In the last post about my vocal synthesis project, I talked about implementing the Wide-Band Voice Pulse Modeling algorithm. Since then, I've actually done some original research of my own and have devised what I believe to be three minor improvements to the algorithm.
I implemented the Wide-Band Voice Pulse Modeling algorithm (from Dr. Jordi Bonada's PhD thesis: https://www.tdx.cat/bitstream/handle/10803/7555/tjbs.pdf) via the upsampling method (specifically, upsampling via a natural cubic spline). There are actually two methods proposed in that paper, the other being via periodization. There is actually a patent that pertains to WBVPM, but it only covers the periodization version (which is what they used for their results), so I have implemented the upsampling method instead. I have been able to validate the main results in that paper; specifically, its shape-invariance and lower residual when compared to other methods. Furthermore, I have devised three significant improvements to the algorithm - two of which are only possible because I used the spline approach, so in a sense it was good that I had to do it that way.
Of the three improvements, I have implemented the first two and shown their advantage of the original WBVPM algorithm. The resulting score has been obtained by taking the mean of the relative of residual level (i.e. the difference between the original and reconstructed signal; relative to the level original signal). I have done so on an audio sample that deliberately exhibits traits that were noted as negatively affecting the WBVPM algorithm's resulting quality. Notably, a low pitch voice with rapid and deep vibrato, transients, strong amplitude modulation, and a large portion of the sampling being between a voiced/unvoiced/voiced transition.

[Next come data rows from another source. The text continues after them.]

From an optimization exercise on the open Yosys and OpenROAD flow, aimed at small area; shortcuts taken in it are not production practice.
In this exercise RTL edits were held to simulation tests only and were not proved equivalent to the original.

## flow/design.v (module list and top-level ports; edited modules follow where they fit)
// module mod_add_sub_rc: 29 lines
// module mod_uni_add_sub: 12 lines
// module mod_div_by_2: 15 lines
// module mm_mul: 10 lines
// module mm_red_a: 60 lines
// module mm_red_b: 29 lines
// module mul12: 385 lines
// module pe_unit: 163 lines
module pe_unit (
    input   logic           clk,
    input   logic           rst,
    input   logic           valid_i,
    input   logic [3:0]     ctrl_i,
    input   logic           mode_i,
    input   poly_arith_pkg::coeff_t         op_a0_i,
    input   poly_arith_pkg::coeff_t         op_a1_i,
    input   poly_arith_pkg::coeff_t         op_a2_i,
    input   poly_arith_pkg::coeff_t         op_a3_i,
    input   poly_arith_pkg::coeff_t         op_b0_i,
    input   poly_arith_pkg::coeff_t         op_b1_i,
    input   poly_arith_pkg::coeff_t         op_b2_i,
    input   poly_arith_pkg::coeff_t         op_b3_i,
    output  poly_arith_pkg::coeff_t         z0_o,
    output  poly_arith_pkg::coeff_t         z1_o,
    output  poly_arith_pkg::coeff_t         z2_o,
    output  poly_arith_pkg::coeff_t         z3_o,
    output  logic           valid_o
);
  // ...
==> flow/flow/run.sh <==
#!/bin/bash
set -euo pipefail
R=orfs/results/${FLOW_PLATFORM}/pe_unit/base
bash standard.sh synth > synth.log 2>&1
cp "$R/1_2_yosys.v" "$R/1_2_yosys.orig.v"
python3 flow/fixinv.py "$R/1_2_yosys.orig.v" "$R/1_2_yosys.v" > fixinv.log 2>&1
rm -f "$R/1_synth.odb" "$R/1_synth.sdc"
bash standard.sh finish "BUFFER_PORTS_ARGS=-buffer_cell sky130_fd_sc_hd__buf_1" \
  "GLOBAL_PLACEMENT_ARGS=-keep_resize_below_overflow 0" \
  "CTS_ARGS=-sink_clustering_enable -repair_clock_nets -buf_list {sky130_fd_sc_hd__clkbuf_4 sky130_fd_sc_hd__clkbuf_8} -dont_use_dummy_load" \
  > finish.log 2>&1
==> flow/flow/fixinv.py <==
#!/usr/bin/env python3
"""Remove inverters around full adders in a mapped sky130 netlist.

A full adder is self-dual: FA(~a, ~b, ~c) = (~sum, ~cout). Each FA cell may
therefore be "flipped" (fed complemented inputs, giving complemented outputs)
without changing what the design computes. This script collapses every
inverter, chooses by local search which FA cells to flip so that as few
signals as possible are needed in both polarities, and then puts back one
inverter for each signal that some load needs complemented. Flip-flops, ports
and every other cell keep their connections and polarity.

usage: fixinv.py IN.v OUT.v
"""
import re
import sys

INV = re.compile(r"^sky130_fd_sc_hd__(inv|clkinv)_\d+$")
FA = re.compile(r"^sky130_fd_sc_hd__fa_\d+$")
OUTPINS = {"X", "Y", "Q", "Q_N", "SUM", "COUT", "HI", "LO"}
FA_IN = ("A", "B", "CIN")


def main(src, dst):
    text = open(src).read()
    m = re.search(r"\bmodule\s+(\w+)\s*\((.*?)\);", text, re.S)
    body_start = m.end()
    end = text.rindex("endmodule")
    header, body = text[:body_start], text[body_start:end]
    ports = set()
    for d in re.finditer(r"^\s*(input|output|inout)\s+(\[[^\]]*\]\s*)?([^;]+);", body, re.M):
        for nm in d.group(3).split(","):
            ports.add(nm.strip())
    cell_re = re.compile(r"^\s*(sky130_fd_sc_hd__\w+)\s+(\S+)\s*\((.*?)\);\s*$", re.S | re.M)
    cells, order, decl_parts = {}, [], []
    pos = 0
    for cm in cell_re.finditer(body):
        decl_parts.append(body[pos:cm.start()])
        pos = cm.end()
        conns = {}
        for pm in re.finditer(r"\.(\w+)\(\s*(.*?)\s*\)\s*(,|$)", cm.group(3), re.S):
            conns[pm.group(1)] = pm.group(2)
        cells[cm.group(2)] = [cm.group(1), conns]
        order.append(cm.group(2))
    tail = body[pos:]
    decls = "".join(decl_parts)

    def is_port(net):
        return net.split("[")[0].strip() in ports

    drv = {}
    for n, (t, c) in cells.items():
        for p, net in c.items():
            if p in OUTPINS:
                drv[net] = (n, p)

    def is_inv(n):
        return INV.match(cells[n][0]) is not None

    # resolve a net through inverter chains to (source net, inverted)
    def resolve(net):
        inv = False
        seen = 0
        while True:
            d = drv.get(net)
            if d is None or not is_inv(d[0]) or seen > 50:
                return net, inv
            net = cells[d[0]][1]["A"]
            inv = not inv
            seen += 1

    # inverters whose output is a port must stay as they are (their input keeps
    # its polarity); keep them as ordinary cells
    keep_inv = set()
    for n in order:
        if is_inv(n) and is_port(cells[n][1]["Y"]):
            keep_inv.add(n)

    # loads in resolved form: list of (cell, pin, source, inverted)
    loads = []
    for n in order:
        t, c = cells[n]
        if is_inv(n) and n not in keep_inv:
            continue
        for p, net in c.items():
            if p in OUTPINS:
                continue
            if n in keep_inv:
                src_, inv = net, False   # keep exactly
            else:
                src_, inv = resolve(net)
            loads.append((n, p, src_, inv))
    # port outputs driven through inverters: the port net itself is a load
    # of its resolved source
    port_loads = []
    for net, (dn, dp) in drv.items():
        if is_port(net) and is_inv(dn) and dn not in keep_inv:
            pass  # (covered by keep_inv)

    fas = [n for n in order if FA.match(cells[n][0])
           and not is_port(cells[n][1]["SUM"]) and not is_port(cells[n][1]["COUT"])]
    x = {f: False for f in fas}

    # signal polarity: a signal driven by a flipped FA carries its complement
    def drv_flip(s):
        d = drv.get(s)
        return d is not None and d[0] in x and x[d[0]]

    by_src = {}
    for ld in loads:
        by_src.setdefault(ld[2], []).append(ld)

    def need_comp(s):
        # does any load of s need the complement of what the net carries?
        df = drv_flip(s)
        for (c, p, _, inv) in by_src.get(s, []):
            want = inv ^ (x[c] if c in x and p in FA_IN else False)
            if want ^ df:
                return True
        return False

    def touched(f):
        ss = set()
        c = cells[f][1]
        for p in FA_IN:
            ss.add(resolve(c[p])[0])
        for p in ("SUM", "COUT"):
            ss.add(c[p])
        return ss

    def cost(ss):
        return sum(1 for s in ss if need_comp(s))

    improved = True
    rounds = 0
    while improved and rounds < 20:
        improved = False
        rounds += 1
        for f in fas:
            ss = touched(f)
            before = cost(ss)
            x[f] = not x[f]
            after = cost(ss)
            if after < before:
                improved = True
            else:
                x[f] = not x[f]

    # rebuild the netlist
    newcells = {}
    neworder = []
    comp = {}
    newwires = []
    cnt = [0]

    def comp_net(s):
        if s not in comp:
            cnt[0] += 1
            nn = f"fixinv_n{cnt[0]}"
            newwires.append(nn)
            comp[s] = nn
            newcells[f"fixinv_i{cnt[0]}"] = ["sky130_fd_sc_hd__inv_1", {"A": R(s), "Y": nn}]
            neworder.append(f"fixinv_i{cnt[0]}")
        return comp[s]

    # outputs of flipped FAs carry the complement of the old net: new names
    ren = {}
    for f in fas:
        if x[f]:
            for p in ("SUM", "COUT"):
                cnt[0] += 1
                ren[cells[f][1][p]] = f"fixinv_c{cnt[0]}"
                newwires.append(f"fixinv_c{cnt[0]}")

    def R(net):
        return ren.get(net, net)

    n_inv_before = sum(1 for n in order if is_inv(n))
    for n in order:
        if is_inv(n) and n not in keep_inv:
            continue
        t, c = cells[n]
        nc = dict(c)
        if n not in keep_inv:
            for p, net in c.items():
                if p in OUTPINS:
                    continue
                s, inv = resolve(net)
                want = inv ^ (x[n] if n in x and p in FA_IN else False)
                nc[p] = comp_net(s) if (want ^ drv_flip(s)) else R(s)
        else:
            for p, net in c.items():
                if p not in OUTPINS:
                    nc[p] = R(net)
        for p, net in c.items():
            if p in OUTPINS:
                nc[p] = R(net)
        newcells[n] = [t, nc]
        neworder.insert(len(neworder), n)
    # a net that was driven by a removed inverter and read by nobody now needs no driver;
    # nets of flipped FA outputs keep their names (they now carry the complement)
    n_inv_after = sum(1 for n in neworder if INV.match(newcells[n][0]))
    out = [header, decls.rstrip("\n") + "\n"]
    for nn in newwires:
        out.append(f"  wire {nn};\n")
    for n in neworder:
        t, c = newcells[n]
        pins = ",\n".join(f"    .{p}({v} )" if v.startswith("\\") else f"    .{p}({v})"
                          for p, v in c.items())
        out.append(f"  {t} {n} (\n{pins}\n  );\n")
    out.append(tail)
    out.append(text[end:])
    open(dst, "w").write("".join(out))
    print(f"fixinv: {sum(x.values())} of {len(fas)} full adders flipped; "
          f"inverters {n_inv_before} -> {n_inv_after}", file=sys.stderr)


if __name__ == "__main__":
    main(sys.argv[1], sys.argv[2])
==> flow/standard.sh <==
#!/bin/bash
# synth_recipe.tcl (not shown) runs the flow's synth.tcl, then flattens the netlist and writes it again
# the make line also repeats each setting of config.mk as NAME=value (left out here)
make -C /OpenROAD-flow-scripts/flow DESIGN_CONFIG=/design/flow/config.mk WORK_HOME=/design/flow/orfs CLKGATE_MAP_FILE= SYNTH_SCRIPT=/design/flow/synth_recipe.tcl "${@:-finish}"
==> flow/config.mk <==
export PLATFORM = sky130hd
export DESIGN_NAME = pe_unit
export DESIGN_NICKNAME = pe_unit
export VERILOG_FILES = /design/flow/design.v
export SDC_FILE = /design/flow/constraint.sdc
export NUM_CORES = 4
export LEC_CHECK = 0
export CAP_MARGIN = 20
export CORE_MARGIN = 2
export CORE_UTILIZATION = 60
export CTS_BUF_LIST = sky130_fd_sc_hd__clkbuf_4 sky130_fd_sc_hd__clkbuf_8
export PLACE_DENSITY = 0.75
export SLEW_MARGIN = 20
==> flow/constraint.sdc <==
create_clock -name core_clock -period 9.5 [get_ports {clk}]
set_input_delay 1.9000 -clock core_clock [delete_from_list [all_inputs] [get_ports {clk}]]
set_output_delay 1.9000 -clock core_clock [all_outputs]
set_load 0.01 [all_outputs]
==> impl_results.rst, run 1 <==
.. list-table::
   :header-rows: 1

   * - Metric
     - Value
   * - Commonest cells after routing, fill and taps aside
     - sky130_fd_sc_hd__nor2_1, sky130_fd_sc_hd__fa_1, sky130_fd_sc_hd__dfxtp_1
   * - Count of non-CTS buffers in the layout
     - 203
   * - Number of cells after detailed placement
     - 6882
   * - Leading cell kind
     - multi-input gates
   * - Cells along the critical path
     - buf_16 -> buf_16 -> mux2i_2 -> nor2_1 -> ha_1 -> fa_1 -> fa_1 -> fa_1 -> fa_1 -> fa_1 -> fa_1 -> inv_1 -> nor2b_1 -> o31a_1 -> o211a_1 -> nor3_1 -> o31ai_1 -> a2111oi_0 -> a21oi_1 -> xnor2_2 -> nor2_1 -> mux2_2 -> fa_1 -> fa_1
   * - Core ar.
     - 88800 sq um
   * - Count of maximum capacitance violations
     - 0
   * - Sequential cell area in the final layout
     - 12200 sq um
   * - Final instance area
     - 57400 sq um
   * - Number of DRC markers in iteration 0
     - 5835
   * - Total of endpoints with negative setup slack in the final report
     - 0
   * - Launching element of the worst setup path
     - r_intt4
   * - Post-Synthesis Cells
     - 5789
   * - Family with the most delay on the worst path
     - adder cells
   * - Max FO, Critical Path
     - 47
   * - Min-Delay Path Depth
     - 0
   * - Overflow after GRT
     - 0
   * - Insertion delay of the later-clocked pin in the worst-skew pair
     - 0.81 ns
   * - Layout buffering overhead excluding clock cells
     - 0.0231
   * - Largest registers ranked by flip-flop count
     - b1: 96 flops, d2: 72 flops, d4: 60 flops
   * - Layout clock buffers
     - 99
   * - Detail Placement HPWL
     - 145000 um
   * - Antenna cells
     - 9
   * - Post-detailed-route count of antenna-violating nets
     - 0
   * - Fraction of layout cells with a size suffix above 1
     - 0.100
   * - Peak clock frequency supported by timing
     - 0.109 GHz
   * - Maximum number of pins on one net before global-route repair
     - 64
   * - Clk_skew
     - 0.128 ns
   * - Detail-routed net length per standard cell
     - 26.2 um
   * - Number of rows created at floorplan
     - 109
   * - GRT Overall Usage
     - 0.393
   * - Met3 WL post-DR
     - 21100 um
   * - Terminating pin of the worst hold path
     - d7[11]
   * - Met1 Usage GRT
     - 0.512
   * - Number of buffer and inverter stages on the critical path
     - 3
   * - Reg-to-reg critical path startpoint
     - r_intt4
   * - Utilization after layout
     - 0.647
   * - Worst slack at placement
     - 0.281 ns
   * - Sum Neg Setup Slack
     - 0 ns
   * - Status
     - complete, no violations
Context: an optimization exercise on an open-source flow, tuned for small area. The choices shown serve that exercise and are no tape-out recipe.
RTL that was checked went through simulation tests only; none was proved equivalent to the original.
The RTL of run 2 was laid out without a check of its function.
Power and IR drop assume default switching activity.

==> flow/design.v (outline; a module is shown in full before it is edited, if it fits) <==
// module RX_UDP: 507 lines
// module TX_UDP: 658 lines
// module ETH_TOP: 289 lines
module ETH_TOP#(
		parameter FPGA_MAC         = 48'h00D0_0800_0002,
		parameter FPGA_IP          = 32'hC0A8_006E,
	    parameter FPGA_DP          = 16'd8080,
	    parameter FPGA_SP          = 16'd8080,
	    parameter C_AXI_ID_WIDTH       = 4,         
	    parameter C_AXI_ADDR_WIDTH     = 32,        
	    parameter C_AXI_DATA_WIDTH     = 64,        
	    parameter C_AXI_NBURST_SUPPORT = 1'b0,      
	    parameter C_AXI_BURST_TYPE     = 2'b00,     
	    parameter WATCH_DOG_WIDTH      = 12,   		 
	    parameter FLAG_MOTOR           =   32'hE1EC_0C0D,
	    parameter FLAG_AD              =   32'hAD86_86DA,
	    parameter FLAG_ETHLOOP         =   32'hEEBA_EEBA,
	    parameter C_ADDR_SUMOFFSET     =   32'h0000_1000,
	    parameter C_ADDR_MOTOR2ETH     =   32'h0000_0000,
	    parameter C_ADDR_AD2ETH        =   32'h1000_0000,
	    parameter C_ADDR_ETHLOOP       =   32'h2000_0000,
	    parameter C_ADDR_ETH2MOTOR     =   32'hE000_0000,
	    parameter C_ADDR_ETH2AD        =   32'hF000_0000           
    )
	(
	    input   sys_clk,
	    input   sys_rst,   
	   	input                               maxi_wready,  
	   	output [C_AXI_ID_WIDTH-1:0]         maxi_wid,     
	   	output [C_AXI_ADDR_WIDTH-1:0]       maxi_waddr,   
	   	output [7:0]                        maxi_wlen,    
	   	output [2:0]                        maxi_wsize,   
	   	output [1:0]                        maxi_wburst,  
	   	output [1:0]                        maxi_wlock,   
  // ...
==> flow/flow/run.sh <==
#!/bin/bash
# Standard synthesis, then the combinational logic re-mapped for area (registers untouched),
# then the standard layout from floorplan to finish.
set -euo pipefail
W=$(pwd)
R=$W/orfs/results/sky130hd/ETH_TOP/base
YOSYS=$FLOW_HOME/../tools/install/yosys/bin/yosys
bash standard.sh synth > $W/standard_synth.log 2>&1
cp $R/1_2_yosys.v $W/std_1_2_yosys.v
RS_LIB=$FLOW_HOME/platforms/sky130hd/lib/sky130_fd_sc_hd__tt_025C_1v80.lib \
RS_DONTUSE=$W/flow/dontuse.txt RS_IN=$W/std_1_2_yosys.v RS_OUT=$W/rs_1_2_yosys.v \
RS_SCRIPT=$W/flow/rs.abc $YOSYS -c $W/flow/resynth.tcl > $W/resynth.log 2>&1
cp $W/rs_1_2_yosys.v $R/1_2_yosys.v
rm -f $R/1_synth.odb $R/1_synth.sdc
bash standard.sh > $W/standard_layout.log 2>&1
==> flow/flow/dontuse.txt <==
-dont_use sky130_fd_sc_hd__lpflow_bleeder_1 -dont_use sky130_fd_sc_hd__lpflow_clkbufkapwr_1 -dont_use sky130_fd_sc_hd__lpflow_clkbufkapwr_16 -dont_use sky130_fd_sc_hd__lpflow_clkbufkapwr_2 -dont_use sky130_fd_sc_hd__lpflow_clkbufkapwr_4 -dont_use sky130_fd_sc_hd__lpflow_clkbufkapwr_8 -dont_use sky130_fd_sc_hd__lpflow_clkinvkapwr_1 -dont_use sky130_fd_sc_hd__lpflow_clkinvkapwr_16 -dont_use sky130_fd_sc_hd__lpflow_clkinvkapwr_2 -dont_use sky130_fd_sc_hd__lpflow_clkinvkapwr_4 -dont_use sky130_fd_sc_hd__lpflow_clkinvkapwr_8 -dont_use sky130_fd_sc_hd__lpflow_decapkapwr_12 -dont_use sky130_fd_sc_hd__lpflow_decapkapwr_3 -dont_use sky130_fd_sc_hd__lpflow_decapkapwr_4 -dont_use sky130_fd_sc_hd__lpflow_decapkapwr_6 -dont_use sky130_fd_sc_hd__lpflow_decapkapwr_8 -dont_use sky130_fd_sc_hd__lpflow_inputiso0n_1 -dont_use sky130_fd_sc_hd__lpflow_inputiso0p_1 -dont_use sky130_fd_sc_hd__lpflow_inputiso1n_1 -dont_use sky130_fd_sc_hd__lpflow_inputiso1p_1 -dont_use sky130_fd_sc_hd__lpflow_inputisolatch_1 -dont_use sky130_fd_sc_hd__lpflow_isobufsrc_1 -dont_use sky130_fd_sc_hd__lpflow_isobufsrc_16 -dont_use sky130_fd_sc_hd__lpflow_isobufsrc_2 -dont_use sky130_fd_sc_hd__lpflow_isobufsrc_4 -dont_use sky130_fd_sc_hd__lpflow_isobufsrc_8 -dont_use sky130_fd_sc_hd__lpflow_isobufsrckapwr_16 -dont_use sky130_fd_sc_hd__lpflow_lsbuf_lh_hl_isowell_tap_1 -dont_use sky130_fd_sc_hd__lpflow_lsbuf_lh_hl_isowell_tap_2 -dont_use sky130_fd_sc_hd__lpflow_lsbuf_lh_hl_isowell_tap_4 -dont_use sky130_fd_sc_hd__lpflow_lsbuf_lh_isowell_4 -dont_use sky130_fd_sc_hd__lpflow_lsbuf_lh_isowell_tap_1 -dont_use sky130_fd_sc_hd__lpflow_lsbuf_lh_isowell_tap_2 -dont_use sky130_fd_sc_hd__lpflow_lsbuf_lh_isowell_tap_4 -dont_use sky130_fd_sc_hd__probe_p_8 -dont_use sky130_fd_sc_hd__probec_p_8 
==> flow/flow/resynth.tcl <==
# Re-map the combinational logic of the standard synthesis netlist with ABC.
# The flip-flops (and tie cells) are kept as they are: same instances, names and cell types.
yosys -import
set lib $::env(RS_LIB)
set dont [string trim [read [open $::env(RS_DONTUSE)]]]
read_liberty -ignore_miss_func $lib
read_verilog $::env(RS_IN)
hierarchy -top ETH_TOP
setattr -mod -set keep_hierarchy 1 sky130_fd_sc_hd__*df* sky130_fd_sc_hd__*dl* sky130_fd_sc_hd__conb_1
setattr -set keep 1 t:sky130_fd_sc_hd__*df* t:sky130_fd_sc_hd__*dl*
flatten
hierarchy -top ETH_TOP
blackbox sky130_fd_sc_hd__*df* sky130_fd_sc_hd__*dl* sky130_fd_sc_hd__conb_1
select -clear
tee -o $::env(RS_OUT).pre.stat stat -liberty $lib
eval abc -script $::env(RS_SCRIPT) -liberty $lib {*}$dont
opt_clean -purge
insbuf -buf sky130_fd_sc_hd__buf_4 A X
opt_clean -purge
tee -o $::env(RS_OUT).stat stat -liberty $lib
write_verilog -noattr -nohex -nodec $::env(RS_OUT)
==> flow/flow/rs.abc <==
strash
dc2
&get -n
&dch -f
&nf -R 1000
&put
strash
dch -f
amap
==> flow/standard.sh <==
#!/bin/bash
# synth_recipe.tcl (not shown) runs the flow's synth.tcl, then flattens the netlist and writes it again
# the make line also repeats each setting of config.mk as NAME=value (left out here)
make -C /OpenROAD-flow-scripts/flow DESIGN_CONFIG=/design/flow/config.mk WORK_HOME=/design/flow/orfs CLKGATE_MAP_FILE= SYNTH_SCRIPT=/design/flow/synth_recipe.tcl "${@:-finish}"
==> flow/config.mk <==
export PLATFORM = sky130hd
export DESIGN_NAME = ETH_TOP
export DESIGN_NICKNAME = ETH_TOP
export VERILOG_FILES = /design/flow/design.v
export SDC_FILE = /design/flow/constraint.sdc
export NUM_CORES = 4
export LEC_CHECK = 0
export ABC_CLOCK_PERIOD_IN_PS = 1000000
export CAP_MARGIN = 20
export CORE_MARGIN = 2
export CORE_UTILIZATION = 40
export PLACE_DENSITY = 0.6
export SLEW_MARGIN = 20
==> flow/constraint.sdc <==
create_clock -name core_clock -period 8.0 [get_ports {sys_clk}]
set_input_delay 1.6000 -clock core_clock [delete_from_list [all_inputs] [get_ports {sys_clk}]]
set_output_delay 1.6000 -clock core_clock [all_outputs]
set_load 0.01 [all_outputs]
==> run_results.csv, run 1 <==
group,metric,value,unit
layout,num-fill-cells,9745,
worst_hold_path,hp-start,"inst_RX_UDP.st[7]",
placement,dp_cells,6359,
grt,use_met2,0.4261,
power_and_ir_drop,p_total,0.008722,W
outcome,outcome,"no timing/DRC/antenna violations",
placement,port_buffers,226,
power_and_ir_drop,p_sw,0.002084,W
power_and_ir_drop,p_seq,0.00421,W
power_and_ir_drop,clk-power,0.00401,W
clock_tree,clock_latency,690,ps
detailed_routing,met2WireLength,64220,um
grt,grt_remaining_overflow,0,
layout,fin_util,0.4685,
layout,regArea,19140,sq um
power_and_ir_drop,clkPwrFrac,0.460,
setup_path,worst_ep_arrival_time,7890,ps
setup_path,crit_start,"inst_RX_UDP.o_pc_ip[16]",
grt,grt_start_max_net_pins,108,
detailed_routing,met1_length,59280,um
power_and_ir_drop,seqPwrFrac,0.483,
grt,grt_usage,0.2603,
clock_tree,post_cts_buffers,0,
layout,buffer_area_frac,0.06800,
sta,finalHoldViolations,0,
setup_path,cp_max_fo,3,
sta,slew_headroom,0.1322,
setup_path,r2r_slack,700,ps
detailed_routing,ant_nets,0,
layout,layout_common_cells,"nor2_1 (973), clkinv_1 (464), dfxtp_1 (425)",
power_and_ir_drop,max-vdd-ir-drop,0.2037,mV
layout,largest_cell_class,"flip-flops and latches",
grt,grt_pass1_wl,206400,um
layout,multi_input_area,18310,sq um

First I should note that my WBVPM implementation is currently far from optimal. The pitch estimation system (via the modified TWM algorithm) has not undergone testing and tuning of its parameters, and there are many variations of the TWM algorithm to consider. Additionally, I have not implemented unvoiced/voiced detection (because, as far as I can tell, it is not mentioned in Bonada's thesis; presumably it's in prior literature, but I have not researched it yet), so all the algorithms act as if they are always processing a voiced signal even when they are not.
RESILIENT BORDER INTERPOLATION IN SYNTHESIS - When I first implemented the synthesis step for WBVPM, it was late at night and I was tired. I wanted a quick result before I went to bed and didn't understand the wording of the description of the synthesis step in WBVPM. As such, my original implementation differed significantly. Instead of using the overlap-and-add, it instead, for each sample, found the closest voice pulse and determined its value for that time, taking advantage of the spline that was generated for downsampling and using the periodic nature of the pulse to extend it when the sample was beyond its domain (i.e. the opposite of overlapping). This approach lead to high-frequency crackling artifacts due to discontinuities between the voice pulse boundaries.
The following day, I properly understood the synthesis approach and rewrote the synthesis code. Interestingly, this actually gave worse overall results. While the high frequency artifacts were gone, there were now large low frequency artifacts that appeared as large modulations in the time-domain. I eventually tracked this down to being a bug in my implementation of the MFPA algorithm that sometimes resulted in massive errors of up to 1.5 radians. I fixed this bug and the reconstruction synthesis no longer had significant artifacts, but I thought it was interesting that my approach, despite having the discontinuity issue, was more resilient to errors in the MFPA estimation. I began thinking if the two approaches could be combined to create an even better approach.
I was thinking about why the modulation occurred in the case of the overlap-and-add method. Thinking about it, when the fundamental frequency is stationary and the MFPA onsets are perfect, the trapezoidal window function is equivalent to a weighted average between two adjacent voice pulses over the duration of twice the border interpolation size. However, when the MFPA onsets are inaccurate, or even just when the fundamental frequency is non-stationary, this is no longer true. Even worse, thinking about it from the weighted average point of view, the sum isn't necessarily one everywhere anymore, hence the modulation.
I then devised a method that would not result in modulation. This method works by first synthesizing the 'inner' portion of each pulse (by 'inner', I mean starting at the end of the border interpolation at the start, and ending before the start of the next border interpolation towards the end of the pulse). Then, for the gaps in between each pulse, we calculate each sample value by a weighted average of two values. These are values are the values of each voice pulse at that time. Since the gap extends beyond the boundaries of each voice pulse, we use the periodic nature of the pulses to compute the effective position in the voice pulse by taking the position modulo the period of the fundamental frequency at that voice pulse. The fundamental frequencies of each of the voice pulses may differ, so we actually change step in time linearly. At each end of the gap, the step size for the voice pulse it is next to is one sample in time, while the step for the former voice pulse is the equivalent of one sample in the latter voice pulse relative to the former's fundamental frequency (e.g. if the second voice pulse has twice the fundamental frequency as the first; the step size for the first would be 2 and tep size for the second would be 1, at the end of the gap). For the start of the gap, it is the same except relative to the first pulse having a step of 1. In between, we the step size interpolate linearly.